Protein structure analysis of the variants by Swissmodel (swissmodel.expasy.org) revealed remarkable alteration in the protein structure and bonding pockets of the GK domain. Previous studies suggested the importance of intramolecular interaction between the SH3 domain and GK domain for cytoplasmic localization of human dlg (hDLG) (Nix et.al 2000; McGee et.al 2001; Tavares et.al 2001; Kohu et.al 2002), and mutation in either of the domains can lead to nuclear translocation (Kohu et.al 2002).
In proband 1 (Fig. 4B), Arginine was substituted with glutamine (non-essential amino acid). Arginine is considered as one of the essential amino acids and frequently found in protein structures due to its amine-containing side chain and was shown to have enhanced protein folding and expression (Tsumoto et.al 2004). Substitution of arginine by glutamine in the TNNI3 gene was shown to have been associated with hypertrophic obstructive cardiomyopathy (Rani et.al 2012). It is believed that the substitution of arginine by glutamine might have affected the intra- and intermolecular interaction of the GK domain that could affect the efficacy of the protein in binding with NMDA receptors and eventually cause synaptic disorder leading to behavioral dysfunction and abnormality in movements.

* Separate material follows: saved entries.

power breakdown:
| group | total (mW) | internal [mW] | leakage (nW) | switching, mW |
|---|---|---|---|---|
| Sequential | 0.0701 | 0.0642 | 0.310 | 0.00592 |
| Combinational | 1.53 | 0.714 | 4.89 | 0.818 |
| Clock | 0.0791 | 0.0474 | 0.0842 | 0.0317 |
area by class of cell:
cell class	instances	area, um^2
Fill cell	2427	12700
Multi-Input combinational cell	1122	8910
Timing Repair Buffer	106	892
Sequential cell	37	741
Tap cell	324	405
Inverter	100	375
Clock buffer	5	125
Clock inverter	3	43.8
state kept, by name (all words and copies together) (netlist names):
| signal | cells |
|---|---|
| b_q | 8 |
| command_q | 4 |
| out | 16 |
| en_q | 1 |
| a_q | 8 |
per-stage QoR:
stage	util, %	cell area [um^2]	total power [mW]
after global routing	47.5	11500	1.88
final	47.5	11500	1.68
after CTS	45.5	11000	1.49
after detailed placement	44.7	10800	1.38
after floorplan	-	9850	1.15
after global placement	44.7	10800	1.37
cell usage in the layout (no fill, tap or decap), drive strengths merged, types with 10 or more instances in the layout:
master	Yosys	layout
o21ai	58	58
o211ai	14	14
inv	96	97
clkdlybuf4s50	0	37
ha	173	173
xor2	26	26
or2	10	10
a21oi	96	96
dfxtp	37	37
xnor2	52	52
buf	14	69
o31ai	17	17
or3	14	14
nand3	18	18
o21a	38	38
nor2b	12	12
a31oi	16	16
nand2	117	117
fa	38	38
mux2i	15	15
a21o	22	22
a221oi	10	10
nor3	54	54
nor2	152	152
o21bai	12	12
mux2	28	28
This design comes from an exercise in tuning for small area, a short achievable clock period and few clock cycles on the open sky130 flow, not from production work. Where RTL was checked, it was by simulation tests only, not by an equivalence proof against the original. No functional check of the RTL was part of run 1. Power figures rest on the tool's default switching activity, not on a simulated workload.

File: design.v
module ME(
    input clk,
    input rst_n,
    input block_valid,
    input area_valid,
    input [7:0] in_data,
    output logic out_valid,
    output logic signed [2:0] out_vector
);
logic [7:0] blk [0:15];
always_ff @(posedge clk)
    if (block_valid) begin
        for (int k = 0; k < 15; k++) blk[k] <= blk[k+1];
        blk[15] <= in_data;
    end
logic [7:0] pix;
always_ff @(posedge clk) pix <= in_data;
logic [7:0] adv [0:15];
logic       adc [0:15];
always_ff @(posedge clk)
    for (int k = 0; k < 16; k++) begin
        logic [8:0] e;
        e = {1'b0, pix} + {1'b0, ~blk[k]};
        adv[k] <= e[7:0] ^ {8{~e[8]}};
        adc[k] <= e[8];
    end
function automatic [11:0] psmask(input integer s);
    integer n;
    n = (s / 8) * 4 + ((s % 8) < 3 ? (s % 8) : 3) + 1;    
    psmask = n == 1 ? 12'h0ff : n == 2 ? 12'h1ff : n <= 4 ? 12'h3ff : n <= 8 ? 12'h7ff : 12'hfff;
endfunction
logic [11:0] ps [0:27];
always_ff @(posedge clk)
    for (int s = 0; s < 28; s++)
        if (s % 8 < 4)
            ps[s] <= ((s == 0 ? 12'd0 : ps[s-1]) + {4'd0, adv[(s/8)*4 + s%8]}
                      + {11'd0, adc[(s/8)*4 + s%8]}) & psmask(s);
        else
            ps[s] <= ps[s-1];
wire [11:0] sad = ps[27];
logic [5:0] idx0, idx1, idx2;
logic v0, v1, v2;
always_ff @(posedge clk, negedge rst_n)
    if (!rst_n) begin
        v0 <= 1'b0;
        v1 <= 1'b0;
        v2 <= 1'b0;
    end else begin
        v0 <= area_valid;
        v1 <= v0;
        v2 <= v1;
    end
always_ff @(posedge clk) begin
    idx0 <= block_valid ? 6'd0 : idx0 + {5'd0, v0};
    idx1 <= idx0;
    idx2 <= idx1;
end
wire win_ok = v2 && idx2[5:3] >= 3'd3 && idx2[2:0] >= 3'd3;
wire first  = idx2 == 6'd27;
logic [11:0] min_sad;
wire better = first || sad < min_sad;
logic [2:0] min_x, min_y;
wire [2:0] cur_x = idx2[2:0] - 3'd5;    
wire [2:0] cur_y = 3'd5 - idx2[5:3];    
always_ff @(posedge clk)
    if (win_ok && better) begin
        min_sad <= sad;
        min_x   <= cur_x;
        min_y   <= cur_y;
    end
wire last = v2 && idx2 == 6'd63;
logic second;
always_ff @(posedge clk, negedge rst_n)
    if (!rst_n) begin
        out_valid  <= 1'b0;
        second     <= 1'b0;
        out_vector <= 3'd0;
    end else begin
        second <= 1'b0;
        if (last) begin
            out_valid  <= 1'b1;
            out_vector <= better ? cur_x : min_x;
            second     <= 1'b1;
        end else if (second) begin
            out_vector <= min_y;
        end else begin
            out_valid  <= 1'b0;
            out_vector <= 3'd0;
        end
    end
endmodule
File: run.sh
#!/bin/bash
# synth_recipe.tcl (not shown) runs the flow's synth.tcl, then flattens the netlist and writes it again
# the make line also repeats each setting of config.mk as NAME=value (left out here)
make -C /OpenROAD-flow-scripts/flow DESIGN_CONFIG=/design/flow/config.mk WORK_HOME=/design/flow/orfs CLKGATE_MAP_FILE= SYNTH_SCRIPT=/design/flow/synth_recipe.tcl finish
File: config.mk
export PLATFORM = sky130hd
export DESIGN_NAME = ME
export DESIGN_NICKNAME = ME
export VERILOG_FILES = /design/flow/design.v
export SDC_FILE = /design/flow/constraint.sdc
export NUM_CORES = 8
export LEC_CHECK = 0
export ABC_CLOCK_PERIOD_IN_PS = 2200
export CAP_MARGIN = 20
export CORE_MARGIN = 2
export CORE_UTILIZATION = 40
export SETUP_SLACK_MARGIN = 3.3
export SLEW_MARGIN = 20
export TNS_END_PERCENT = 100
File: constraint.sdc
create_clock -name core_clock -period 5.5 [get_ports {clk}]
set_input_delay 1.1000 -clock core_clock [delete_from_list [all_inputs] [get_ports {clk}]]
set_output_delay 1.1000 -clock core_clock [all_outputs]
set_load 0.01 [all_outputs]
==> run summary, run 1 <==
- Via count of the routed design: approximately 17000
- Startpoint Class: register
- Top-area cell type share of the netlist area: 0.346
- Share of power burned in combinational logic: 0.358
- Number of cell instances on the worst register-to-register path: 10
- Highest Clock Rate: 409 MHz
- Routed via count divided by cell count: 4.80
- Placed instance count: 3386
- Largest cells by area after synthesis: sky130_fd_sc_hd__dfxtp_1 35%, sky130_fd_sc_hd__edfxtp_1 16%, sky130_fd_sc_hd__ha_1 11%, sky130_fd_sc_hd__xnor2_1 7.3%, sky130_fd_sc_hd__inv_1 3.9%
- Distinct cells, synth: 57
- Pin count of the biggest net entering global routing: between 60 and 70
- Vias in the first global route: roughly 18000
- Final core area utilization: 0.492
- Number of buffers added by the clock tree synthesis step: 69
- Setup repair after global routing missed its margin: true
- First DRT Iteration DRCs: between 800 and 900
- Part of the power in the clock network: 0.255
- Avg Inst Size Synth: 11.4 um^2
- Syn. warnings: 5
- Fraction of synthesis flops using an asynchronous set or reset pin: 0.0126
- Leading register cell type out of synthesis: sky130_fd_sc_hd__dfxtp_1
- Final total negative setup slack: 0 ns
- Number of nets in the layout: slightly below 3000
- Iteration count of the initial detailed-routing pass: 5
- Synthesized netlist net count: 2745
- Signed area change from the synthesized netlist to the final layout: 21.7%
- Number of hold-repair buffers added at the cts stage: 0
- Depth of the CTS H-tree: 3
- Clock tree sinks: 633
- Row Count: 96
- Proportion of total power due to net switching: 0.321
- Clock period minus worst slack: 2.44 ns
- Count of buffers inserted at the top-level ports: 15
- Routed wire length: approximately 55000 um
- Cell area power density: between 500 and 600 nW/um^2
- Maximum number of buffers from clock root to sink: 3
- Synthesized instance count: around 2400
- Area enclosed by the die boundary: roughly 71000 um^2
- Count of endpoints failing hold in the final timing report: 0
- Crit path setup slack, layout: 3.06 ns
- Clk pin slew, worst setup/hold paths: about 0.060 ns
- CTS tree: yes
- Grt ovf: 0
- Data required time at the worst endpoint: between 6 and 7 ns
- Mapped cell area: 27700 um^2
- Number of violations of the max-capacitance limit: 0
- Yosys top cell by area: sky130_fd_sc_hd__dfxtp_1
- Number of synthesized flops with an enable pin: ~150
- Diodes inserted: 0
- Global-route wire length before repair: around 90000 um
- Initial antenna violation count: 0
- Total power of the final layout: approximately 0.018 W
- Commonest non-fill, non-tap cell in the layout: sky130_fd_sc_hd__dfxtp_1
- Worst Path Max Fanout: 7
- Number of remaining DRC errors: 0
- Register bit total from synthesis: about 630
- Worst clock skew: roughly 0.03 ns
- Final setup violation count: 0
- Arr. time, crit path: about 3.0 ns
- Sequential-to-total area share from yosys stat: 0.511
- P_sw: 0.00592 W
- Root buffer selected by CTS: sky130_fd_sc_hd__clkbuf_16
- Core outline area: 68600 um^2
- Proportion of layout cells with a drive suffix above 1: 0.184
- GRT Overall Usage: 0.154
- Top library cells by usage in the layout, fill and taps aside: 472 x sky130_fd_sc_hd__dfxtp_1, 274 x sky130_fd_sc_hd__inv_1, 234 x sky130_fd_sc_hd__ha_1
- Critical path capture point type: register
- Final instance count without filler cells: 3617
- I/O pins: 16
- Int Power: approximately 0.013 W
- Sequential share of power: 0.387
- Die X-Extent: 267 um
- Worst IR Drop VDD: about 0.00036 V
- Vertical die dimension: about 270 um
- Share of the clock period used by the worst path: 0.444
- Effective utilization at floorplan: 0.404
- Setup slack after placement: 2.72 ns
- Type of the tightest min-delay check: register to register
- Setup CP Type: register to register
- Total count of max-transition violations in the final report: 0
- Routed WL per cell: 15.1 um
- Insertion delay of the later-clocked pin in the worst-skew pair: a little over 0.6 ns
- Sum of net half-perimeters after detailed placement: approximately 37000 um
- Run status: timing/DRC/antenna clean
- Cell depth of the worst hold path: 0
- Standby leakage power: approximately 15 nW
- Worst slew pin tran: between 0.8 and 0.9 ns
- Number of fill cells in the layout: 6093
- Routability Congestion: about 0.8
- Antenna Nets Post-Route: 0
- Max-Slew Margin vs Limit: 0.418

In proband 2 (Fig. 5B), glycine was substituted with serine. Glycine is a non-essential non-polar amino acid with a significant function as a neurotransmitter by facilitating an excitatory potential at NMDA receptors. Although serine has an important role in muscle development and immune system stability, the maintenance of NMDA receptor by glycine controls neural development and muscular function. Therefore, it is assumed that the substitution might have caused withdrawn behaviors and neurological disorders.